• _TASK INSTRUCTIONS_:
For the entries below, repeat exactly each line starting with the one that contains "final | 0 |" and going on through the one that contains "ws | 7.53 ns |", and no others.

[Source data]
BEGIN
**src/rtl/wall_column_span_setup_top_defines.svh**
```systemverilog
// Assertion macros for the wall column span setup RTL.
// Included by wcs_queue, the module that carries concurrent checks; depends on nothing.
`ifndef WALL_COLUMN_SPAN_SETUP_TOP_DEFINES_SVH
`define WALL_COLUMN_SPAN_SETUP_TOP_DEFINES_SVH

// The consequent must hold in the same cycle as the antecedent.
`define WCS_ASSERT_SAME(label, clk, rst, ante, cons) \
   label: assert property (@(posedge clk) disable iff (rst) (ante) |-> (cons)) \
      else $error("wcs check failed");

// The consequent must hold in the cycle after the antecedent.
`define WCS_ASSERT_NEXT(label, clk, rst, ante, cons) \
   label: assert property (@(posedge clk) disable iff (rst) (ante) |=> (cons)) \
      else $error("wcs check failed");

`endif

```
**src/rtl/wcs_pkg.sv**
```systemverilog
// Shared types and constants of the wall column span setup block.
// Used by every RTL module of the block but wcs_divider; depends on nothing.
package wcs_pkg;

   localparam int FRAC_BITS_DEFAULT = 16;
   localparam int QUEUE_DEPTH       = 4;
   localparam int CSR_ADDR_W        = 4;
   localparam int CSR_DATA_W        = 32;

   localparam logic [11:0] VIEW_MAX       = 12'd2048;
   localparam logic [10:0] TEX_MAX        = 11'd1024;
   localparam logic [11:0] VIEW_RESET     = 12'd600;
   localparam logic [10:0] TEX_COLS_RESET = 11'd64;
   localparam logic [10:0] TEX_ROWS_RESET = 11'd64;

   typedef enum logic [1:0] {
      REG_VIEW_ROWS       = 2'd0,
      REG_TEXTURE_COLUMNS = 2'd1,
      REG_TEXTURE_ROWS    = 2'd2
   } reg_index_type;

   typedef struct packed {
      logic [31:0]        wall_distance;
      logic               hit_side;
      logic signed [19:0] direction_x;
      logic signed [19:0] direction_y;
      logic [23:0]        player_x;
      logic [23:0]        player_y;
      logic [11:0]        column_in;
   } req_payload_type;

   typedef struct packed {
      logic [11:0] column_out;
      logic [10:0] first_row;
      logic [10:0] last_row;
      logic [9:0]  texel_column;
      logic [25:0] texel_start;
      logic [26:0] texel_step;
   } rsp_payload_type;

   // A classified column as it waits between the front and the back.
   typedef struct packed {
      logic [11:0]        column;
      logic [31:0]        distance;
      logic [23:0]        coord;
      logic signed [19:0] direction;
      logic               mirror;
   } column_item_type;

   // Clamped configuration as seen by the back end.
   typedef struct packed {
      logic [11:0] view_rows;
      logic [10:0] texture_columns;
      logic [10:0] texture_rows;
   } view_config_type;

endpackage

```
**src/rtl/wcs_front.sv**
```systemverilog
// Front end: accepts a cast ray and classifies it for the back end.
// Depends on wcs_pkg.
module wcs_front (
   input  logic                        clock,
   input  logic                        reset,
   input  logic                        req_valid,
   output logic                        req_stall,
   input  wcs_pkg::req_payload_type    req_payload,
   output logic                        push_valid,
   output wcs_pkg::column_item_type    push_item,
   input  logic                        push_full
);
   import wcs_pkg::*;

   logic            valid_ff, valid_in;
   column_item_type item_ff, item_in;
   logic            accept;

   // The holding register stalls only while its item cannot enter the queue.
   assign req_stall  = valid_ff && push_full;
   assign accept     = req_valid && !req_stall;
   assign push_valid = valid_ff;
   assign push_item  = item_ff;

   // Pick the axis of the hit position, decide on mirroring and raise a zero distance to one.
   always_comb begin
      item_in.column   = req_payload.column_in;
      item_in.distance = (req_payload.wall_distance == 32'd0) ? 32'd1
                                                              : req_payload.wall_distance;
      if (req_payload.hit_side) begin
         item_in.coord     = req_payload.player_x;
         item_in.direction = req_payload.direction_x;
         item_in.mirror    = req_payload.direction_y[19];
      end else begin
         item_in.coord     = req_payload.player_y;
         item_in.direction = req_payload.direction_y;
         item_in.mirror    = !req_payload.direction_x[19] && (req_payload.direction_x != 20'sd0);
      end
   end

   // Occupancy of the holding register.
   always_comb begin
      valid_in = valid_ff;
      if (accept) begin
         valid_in = 1'b1;
      end else if (valid_ff && !push_full) begin
         valid_in = 1'b0;
      end
   end

   always_ff @(posedge clock) begin
      if (reset) begin
         valid_ff <= 1'b0;
      end else begin
         valid_ff <= valid_in;
      end
      if (accept) begin
         item_ff <= item_in;
      end
   end

endmodule

```
**config.mk**
```make
export PLATFORM = sky130hd
export DESIGN_NAME = wcs_front
export DESIGN_NICKNAME = d
export VERILOG_FILES = /design/src/rtl/wall_column_span_setup_top_defines.svh /design/src/rtl/wcs_pkg.sv /design/src/rtl/wcs_front.sv
export SDC_FILE = /design/constraint.sdc
export NUM_CORES = 1
export LEC_CHECK = 0
export CAP_MARGIN = 20
export CORE_MARGIN = 2
export CORE_UTILIZATION = 48
export CTS_BUF_LIST = sky130_fd_sc_hd__clkbuf_8
export DETAILED_ROUTE_END_ITERATION = 10
export DONT_BUFFER_PORTS = 1
export SLEW_MARGIN = 15
export SYNTH_ARGS = -nofsm -noshare
export SYNTH_HDL_FRONTEND = slang
export SYNTH_SLANG_ARGS = --single-unit
```
**constraint.sdc**
```tcl
create_clock -name clock -period 11.35 [get_ports clock]
set_input_delay 1.7025 -clock clock [delete_from_list [all_inputs] [get_ports clock]]
set_output_delay 1.7025 -clock clock [all_outputs]
set_load 0.005 [all_outputs]
```
==> metrics.md <==
| Metric | Value |
|---|---|
| Leak | 1.30 nW |
| Clock period minus worst slack | 3.61 ns |
| Critical Path RT | 9.65 ns |
| DP HPWL | 5000 um |
| Worst Path Max Fanout | 3 |
| Fin Hold WS | 0.699 ns |
| Worst-path clk slew | 0.08 ns |
| Switching Share | 0.205 |
| Status | finished, final reports clean |
| Port-buffer cells | 0 |
| Final hold viol count | 0 |
| Drt pass-1 iters | 4 |
| Clock Skews | 0.00870 ns |
| Layout cells sized above 1 | 0.354 |
| Largest net degree at the start of global routing | 52 |
| Finished layout cell area | 3770 sq um |
| Worst VDD drop | 0.0731 mV |
| Crit-path slowest cell | and2_1 |
| Worst setup EP type | primary output |
| Initial Utilization | 0.497 |
| Int Pwr | 0.000513 W |
| Setup violations, final | 0 |
| Initial antenna violation count | 0 |
| Area Growth Syn to Fin | 4.76% |
| CTS tree | yes |
| Inst Count DP | 258 |
| Syn nets | 331 |
| Reg power frac | 0.626 |
| Max cap viols | 0 |
| Fmax | 277 MHz |
| Routed WL | 6580 um |
| Slew margin rel. | 0.321 |
| Mapped Cells | 194 |
| Drt wl/cell | 24.0 um |
| Dpl ws | 7.53 ns |
| Dominant cells by area after synthesis | edfxtp_1 74%, mux2_4 12%, mux2_2 5.0%, clkbuf_1 3.2%, nor4_1 2.3% |
| Antenna diodes | 0 |
| Final non-filler cell total | 274 |
| Vias per inst | 5.71 |
| Final period util | 0.318 |
| Hold buffer count at CTS | 0 |
| Crit path buffers/inverters | 0 |
| Critical path type | input port to primary output |
| Power share of the clock group | 0.329 |
| Clock Path Buffers | 2 |
| Fin nets | 307 |
| I/O pins | 228 |
| Clk_lat worst skew | 0.35 ns |
| Syn_area_per_cell | 18.6 sq um |
| Final slew viol count | 0 |
| Number of CTS-inserted buffers | 9 |
| Critical Path Source Type | input port |
| Synth area leader | edfxtp_1 |
| Setup TNS | 0 ns |
| Gr usage total | 0.156 |
| Row cnt | 31 |
| RSZ-0062 raised after global routing | false |
| Post_cts resized | 0 |
| Area share of the largest cell type after synthesis | 0.742 |
| CP peak stage delay | 0.20 ns |
| Synthesized area | 3600 sq um |
| CP cell instances | and2_1 |
| Final WS setup | 7.74 ns |
| Seq/Total Area, Yosys | 0.747 |
| Vias | 1565 |
| Net Sw Power | 0.000132 W |
| Sink Count | 90 |
| Filler cell count in the final layout | 571 |
| Unique masters post-synth | 16 |
| Drt initial violations | 37 |
| Worst slew pin tran | 1.02 ns |
| Critical Path AT | 1.90 ns |
| Die footprint | 8210 sq um |
| Die Wd | 90.6 um |
| Setup repair bufs after CTS | 0 |
| Die Height | 90.6 um |
| Pwr dens | 171 nW/um^2 |
| DRT antenna net count | 0 |
| Root Buffer | clkbuf_8 |
| Hold Crit Class | register to register |
| Combinational Power Share | 0.045 |
| H-tree levels | 3 |
| Vias in the first global route | 1682 |
| Grt ovf | 0 |
| Placer congestion estimate | 0.669 |
| Yosys Warn Count | 0 |
| Core box area | 7250 sq um |
| Largest delay share family, worst path | simple AND/OR/NAND/NOR gates |
| DP Area | 3570 sq um |
| DRC viols | 0 |
| First-pass GRT wire length | 9310 um |
| Seq cells post-synth | 90 |
final timing paths:
| check | from | end | slack, ns | depth (start not counted) |
|---|---|---|---|---|
| min | push_valid | push_valid | 0.70 | 3 |
| max | push_full | req_stall | 7.74 | 1 |
| max reg2reg | push_valid | push_item[68] | 8.97 | 3 |
| min reg2reg | push_valid | push_valid | 0.70 | 3 |
synth_stat cells:
cell,count
a31oi_1,1
edfxtp_1,89
and2_1,1
nand4_1,2
buf_6,4
and3_1,1
mux2_2,16
dfxtp_1,1
a21oi_1,1
buf_2,1
nor4_1,13
o21bai_1,1
mux2_4,28
nor2b_1,1
clkbuf_1,31
nor2_1,3
worst min-delay path, cell delays in order (launching register included):
cell,delay (ns)
dfxtp_1,0.33
and2_1,0.19
nor2_1,0.10
nor2_1,0.04
through the flow:
stage / utilization / power [W]
after floorplan: - / 0.000442
after global placement: 0.493 / 0.000441
after detailed placement: 0.493 / 0.000442
after CTS: 0.520 / 0.000655
after global routing: 0.520 / 0.000675
final: 0.520 / 0.000646
layout by cell type (no fill, tap or decap):
cell,n
and3_1,1
clkinv_4,2
inv_6,2
and2_1,1
a21oi_1,1
mux2_2,16
buf_4,1
o21bai_1,1
clkbuf_8,9
bufinv_16,1
nor2b_4,1
dfxtp_1,1
nor4_1,13
nand4_1,2
mux2_4,28
a31oi_1,1
edfxtp_1,89
clkinv_2,2
nor2_1,3
power by group through the flow:
stage,Sequential [W],Clock (W),Combinational [W]
final,0.000404,0.000212,0.0000293
after global placement,0.000412,0,0.0000285
after global routing,0.000406,0.000237,0.0000319
after floorplan,0.000409,0,0.0000327
after CTS,0.000405,0.000220,0.0000300
after detailed placement,0.000412,0,0.0000302
layout make-up:
| class | instances | area [sq um] | share of cell area |
|---|---|---|---|
| Sequential cell | 90 | 2690 | 0.714 |
| Multi-Input combinational cell | 68 | 751 | 0.199 |
| Clock buffer | 9 | 124 | 0.0328 |
| Tap cell | 99 | 124 | 0.0328 |
| Clock inverter | 7 | 75.1 | 0.0199 |
| Timing Repair Buffer | 1 | 7.51 | 0.00199 |
flip-flops by register name, summed over array words and instances (netlist names):
signal and cells:
push_item 89, push_valid 1
logic make-up (layout without fill, tap and decap cells):
family	after synthesis	after routing	synth area share
muxes	44	44	0.167
and+or+nand+nor	21	21	0.0344
DFF	90	90	0.747
AOI/OAI and AO/OA	3	3	0.00521
buffers and inverters	36	17	0.0462
per-layer routing:
| layer | track usage | part of all wire | vias up |
|---|---|---|---|
| met5 | 0 | 0 | - |
| met4 | 0.0654 | 0.016 | 0 |
| met3 | 0.0885 | 0.13 | 9 |
| met2 | 0.284 | 0.55 | 143 |
| met1 | 0.139 | 0.30 | 737 |
| li1 | - | - | 676 |
(Power assumes the default switching activity.)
END
• _RESPONSE BELOW_:
| Setup violations, final | 0 |
| Initial antenna violation count | 0 |
| Area Growth Syn to Fin | 4.76% |
| CTS tree | yes |
| Inst Count DP | 258 |
| Syn nets | 331 |
| Reg power frac | 0.626 |
| Max cap viols | 0 |
| Fmax | 277 MHz |
| Routed WL | 6580 um |
| Slew margin rel. | 0.321 |
| Mapped Cells | 194 |
| Drt wl/cell | 24.0 um |
| Dpl ws | 7.53 ns |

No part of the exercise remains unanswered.